Role of Explainable AI
摘要
While artificial intelligence is rapidly evolving to transform healthcare, many of its strongest models remain fundamentally opaque, or “black-box” models. Without understanding why a certain output has been produced, how can clinicians and patients place their trust in or react responsibly to AI-based recommendations? This chapter outlines the case for XAI as vital in closing the gap between algorithm performance and the clinical adoption of such systems. We start with definitions of some basic concepts: interpretability, transparency, and explainability. These further distinguish between local and global explanations, as well as ante-hoc and post-hoc approaches. Deeply entrenched methods, such as LIME, SHAP, and Grad-CAM, are presented as useful tools to elicit the reasons behind model predictions. Equally important is the evaluation point: What should be weighted most—faithfulness to the underlying model, robustness across cases, or clinical relevance?
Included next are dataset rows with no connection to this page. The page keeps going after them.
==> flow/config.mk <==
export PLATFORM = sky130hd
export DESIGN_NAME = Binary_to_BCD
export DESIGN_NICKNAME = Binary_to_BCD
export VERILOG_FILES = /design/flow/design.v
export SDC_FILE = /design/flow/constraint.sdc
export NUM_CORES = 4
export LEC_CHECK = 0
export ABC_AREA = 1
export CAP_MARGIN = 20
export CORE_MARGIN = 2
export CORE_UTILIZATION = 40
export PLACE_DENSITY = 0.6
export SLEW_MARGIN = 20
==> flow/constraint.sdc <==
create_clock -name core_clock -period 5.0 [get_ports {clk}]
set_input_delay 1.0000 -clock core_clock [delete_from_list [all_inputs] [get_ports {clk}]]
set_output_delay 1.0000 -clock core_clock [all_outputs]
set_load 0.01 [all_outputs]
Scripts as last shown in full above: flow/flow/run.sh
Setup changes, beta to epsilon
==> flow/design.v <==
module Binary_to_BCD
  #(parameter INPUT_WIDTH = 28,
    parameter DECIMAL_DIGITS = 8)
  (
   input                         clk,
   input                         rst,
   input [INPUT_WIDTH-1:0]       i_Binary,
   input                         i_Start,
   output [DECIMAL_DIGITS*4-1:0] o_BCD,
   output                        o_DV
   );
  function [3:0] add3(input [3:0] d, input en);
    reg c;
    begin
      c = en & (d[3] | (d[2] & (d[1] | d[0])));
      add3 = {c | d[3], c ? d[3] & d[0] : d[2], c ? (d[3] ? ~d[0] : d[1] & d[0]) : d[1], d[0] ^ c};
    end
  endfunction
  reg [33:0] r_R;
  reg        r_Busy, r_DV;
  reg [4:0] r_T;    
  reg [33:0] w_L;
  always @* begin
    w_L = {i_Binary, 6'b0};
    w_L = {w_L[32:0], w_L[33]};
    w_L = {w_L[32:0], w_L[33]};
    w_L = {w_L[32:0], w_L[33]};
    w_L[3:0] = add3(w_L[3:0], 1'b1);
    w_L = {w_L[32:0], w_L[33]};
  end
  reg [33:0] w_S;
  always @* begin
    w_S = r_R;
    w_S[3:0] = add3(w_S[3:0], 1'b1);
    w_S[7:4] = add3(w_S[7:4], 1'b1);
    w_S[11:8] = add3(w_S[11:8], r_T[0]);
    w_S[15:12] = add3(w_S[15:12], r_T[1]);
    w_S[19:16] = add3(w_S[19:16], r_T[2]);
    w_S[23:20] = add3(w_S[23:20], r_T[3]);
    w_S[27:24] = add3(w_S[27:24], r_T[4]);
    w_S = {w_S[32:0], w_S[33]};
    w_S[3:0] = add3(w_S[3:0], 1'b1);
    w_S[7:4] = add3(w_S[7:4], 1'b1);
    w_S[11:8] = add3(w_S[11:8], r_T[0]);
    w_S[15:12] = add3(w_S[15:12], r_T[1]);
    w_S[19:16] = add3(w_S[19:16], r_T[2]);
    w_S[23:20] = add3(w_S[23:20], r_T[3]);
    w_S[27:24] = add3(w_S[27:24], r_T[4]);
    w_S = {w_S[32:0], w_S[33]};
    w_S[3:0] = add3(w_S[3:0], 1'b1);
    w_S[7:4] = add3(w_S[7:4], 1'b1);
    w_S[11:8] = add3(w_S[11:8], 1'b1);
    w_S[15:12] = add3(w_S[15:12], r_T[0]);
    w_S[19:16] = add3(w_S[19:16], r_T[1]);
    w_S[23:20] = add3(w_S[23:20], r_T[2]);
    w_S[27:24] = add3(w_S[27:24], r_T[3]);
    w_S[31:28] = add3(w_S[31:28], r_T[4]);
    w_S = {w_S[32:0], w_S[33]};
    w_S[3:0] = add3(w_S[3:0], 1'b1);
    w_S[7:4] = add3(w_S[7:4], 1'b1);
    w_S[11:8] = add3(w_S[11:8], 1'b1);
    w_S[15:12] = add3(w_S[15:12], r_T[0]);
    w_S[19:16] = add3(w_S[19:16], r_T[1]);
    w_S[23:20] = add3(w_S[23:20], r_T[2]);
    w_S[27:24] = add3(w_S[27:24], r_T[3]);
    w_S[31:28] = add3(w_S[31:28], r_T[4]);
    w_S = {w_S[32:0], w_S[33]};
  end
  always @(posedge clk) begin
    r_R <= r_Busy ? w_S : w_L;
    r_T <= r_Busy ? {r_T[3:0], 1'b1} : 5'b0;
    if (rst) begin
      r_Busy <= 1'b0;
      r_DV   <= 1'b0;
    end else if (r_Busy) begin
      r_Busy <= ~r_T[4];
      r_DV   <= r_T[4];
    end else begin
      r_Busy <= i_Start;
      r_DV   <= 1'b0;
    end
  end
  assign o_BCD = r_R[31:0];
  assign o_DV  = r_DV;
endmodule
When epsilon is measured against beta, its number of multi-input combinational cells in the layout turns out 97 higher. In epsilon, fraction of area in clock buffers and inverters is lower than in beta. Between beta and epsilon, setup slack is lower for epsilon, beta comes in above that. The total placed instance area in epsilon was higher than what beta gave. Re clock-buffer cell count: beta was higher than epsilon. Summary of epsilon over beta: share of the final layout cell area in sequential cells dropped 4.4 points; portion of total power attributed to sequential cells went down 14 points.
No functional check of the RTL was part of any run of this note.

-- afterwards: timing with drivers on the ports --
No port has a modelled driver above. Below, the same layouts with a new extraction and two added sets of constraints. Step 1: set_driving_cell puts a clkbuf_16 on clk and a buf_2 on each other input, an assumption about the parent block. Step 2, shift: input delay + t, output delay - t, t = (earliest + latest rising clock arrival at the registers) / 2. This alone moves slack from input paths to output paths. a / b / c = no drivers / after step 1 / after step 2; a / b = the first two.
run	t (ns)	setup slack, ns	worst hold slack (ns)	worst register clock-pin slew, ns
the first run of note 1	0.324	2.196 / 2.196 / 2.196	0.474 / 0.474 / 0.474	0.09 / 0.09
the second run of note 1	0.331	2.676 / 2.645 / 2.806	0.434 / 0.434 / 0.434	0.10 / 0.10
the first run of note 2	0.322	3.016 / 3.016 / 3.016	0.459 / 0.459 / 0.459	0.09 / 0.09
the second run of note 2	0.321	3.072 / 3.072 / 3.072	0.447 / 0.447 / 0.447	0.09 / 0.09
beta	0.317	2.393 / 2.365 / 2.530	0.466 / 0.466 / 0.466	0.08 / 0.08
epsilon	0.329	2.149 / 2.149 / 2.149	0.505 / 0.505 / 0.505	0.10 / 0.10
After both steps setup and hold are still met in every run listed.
With respect to this, emerging frameworks, such as BenchXAI and CLIX-M, together with the idea of XAI harmonizer, demonstrate how explanations can be assessed systematically and integrated across unimodal/multimodal data sources. Applied examples show how much XAI has already changed healthcare: indicating salient regions in medical imaging, identifying predictive features in risk stratification, and shaping physician trust in clinical decision support systems. Broader implications for precision medicine, drug discovery, and public health are also explored, under the ethical and regulatory panorama (EU AI Act, FDA guidance, data protection regulations). This chapter finally concludes that explainable AI should no longer be regarded as an add-on but rather as an essential prerequisite for safe, transparent, and human-centered healthcare innovation. The fact that XAI makes the decisions of AI interpretable fosters trust, enhances accountability, and ensures that intelligent systems are responsibly integrated into medical practice.